26 rural health facilities in 3 regions get solar power

Mr. Amewu (middle) being assisted by others to cut the tape to officially commission the macro-grid solar PV. Photo Victor A. Buxton

Mr. Amewu (middle) being assisted by others to cut the tape to officially commission the macro-grid solar PV. Photo Victor A. Buxton

A total of 26 solar powered micro-grids have been provided for 26 off-grid rural health facilities in the Northern, Brong-Ahafo and Western regions to improve healthcare delivery in those areas.

Funded by the United Nations Foundation (UNF) at a cost of $2.5 million, through the UKaid,  the Northern Region has the highest of 11, Brong-Ahafo, nine and Western Region, six.

The provision of the grids, would help, amongst other things, adequately store vaccines and other medical supplies which were hitherto stored in cold containers.
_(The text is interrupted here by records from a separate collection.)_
[src/rtl/up_down_counter_param.sv]
// Parametrised up/down counter with programmable limits and step, wrap or
// saturate at the limits, terminal-count pulse and sticky overflow/underflow.
module up_down_counter_param
   import up_down_counter_pkg::*;
#(
   parameter int               WIDTH   = 8,
   parameter logic [WIDTH-1:0] RST_VAL = {WIDTH{1'b0}}
) (
   input  logic             clk,
   input  logic             reset,
   input  logic             en,
   input  logic             mode,
   input  logic             wrap,
   input  logic             clear,
   input  logic             load,
   input  logic [WIDTH-1:0] load_val,
   input  logic [WIDTH-1:0] step,
   input  logic [WIDTH-1:0] min_val,
   input  logic [WIDTH-1:0] max_val,
   output logic [WIDTH-1:0] count,
   output logic             tc,
   output logic             at_max,
   output logic             at_min,
   output logic             ovf,
   output logic             unf,
   output logic             cfg_err
);

   logic [WIDTH-1:0] count_r;
   logic             tc_r;
   logic             ovf_r;
   logic             unf_r;
   nxt_src_e         src_s;
   logic [WIDTH-1:0] nxt_count_s;
   logic             tc_set_s;
   logic             ovf_set_s;
   logic             unf_set_s;
   logic             cfg_err_s;

   udc_next_calc #(
      .WIDTH (WIDTH)
   ) u_next_calc (
      .count     (count_r),
      .en        (en),
      .mode      (mode),
      .wrap      (wrap),
      .clear     (clear),
      .load      (load),
      .load_val  (load_val),
      .step      (step),
      .min_val   (min_val),
      .max_val   (max_val),
      .src       (src_s),
      .nxt_count (nxt_count_s),
      .tc_set    (tc_set_s),
      .ovf_set   (ovf_set_s),
      .unf_set   (unf_set_s),
      .cfg_err   (cfg_err_s)
   );

   // Count, terminal-count pulse and sticky flags; clear drops the flags.
   always_ff @(posedge clk or negedge reset) begin
      if (!reset) begin
         count_r <= RST_VAL;
         tc_r    <= 1'b0;
         ovf_r   <= 1'b0;
         unf_r   <= 1'b0;
      end else begin
         count_r <= nxt_count_s;
         tc_r    <= tc_set_s;
         if (src_s == CLR) begin
            ovf_r <= 1'b0;
            unf_r <= 1'b0;
         end else begin
            ovf_r <= ovf_r | ovf_set_s;
            unf_r <= unf_r | unf_set_s;
         end
      end
   end

   assign count   = count_r;
   assign tc      = tc_r;
   assign ovf     = ovf_r;
   assign unf     = unf_r;
   assign at_max  = (count_r == max_val);
   assign at_min  = (count_r == min_val);
   assign cfg_err = cfg_err_s;

endmodule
The project, started a year ago, is in line with the Ministry of Energy’s off grid solar energy intervention to improve health service delivery in rural parts of the country.

The sector minister, John Peter Amewu, on Monday symbolically inaugurated all of them at a Langantre, one of the beneficiary communities in the West Gonja District of the Northern Region.

The inauguration was part of the Minister’s maiden working visit to the region since he assumed office. He was accompanied by Dr Mohammed Amin Adam, a Deputy sector Minister and some leading officials from the ministry.

Addressing a durbar of chiefs and people, Mr Amewu announced that additional 38,000 stand-alone solar home systems and mini-grids would be provided under Scaling-up Renewable Energy Programme (SREP).

This, he said, would improve energy access in off-grid communities and create opportunities  for the private sector  to thrive adding that the government would work to mobilise its part of the funding for the project.

He said access to electricity and quality health care especially in rural areas was a priority for the government as it deemed human resource key to the country’s development.

According to the Minister, the government would ensure that the price of power in the country became competitive in the sub region to attract the required investment and development for Ghanaians.

The Regional,Minister Salifu Saeed, appealed to the government to also attract investors to the region to leverage its hydropower potential by building multiple dams to use water spilled by the Bagre dam in the Burkina Faso and prevent the havoc the spillage caused each year.

He said the provision of more power in the area would help improve socio-economic activities in the area and alleviate poverty.

On behalf of UNF, Gordon Adisenu-Doe, a representative of the project contractors, said the capacity of staff would be built to adequately maintain the systems to reach its lifeline of 25 years.

Jeremiah Tiimob, a representative of the Regional Health Directorate, expressed gratitude to the government for the intervention which would help save lives.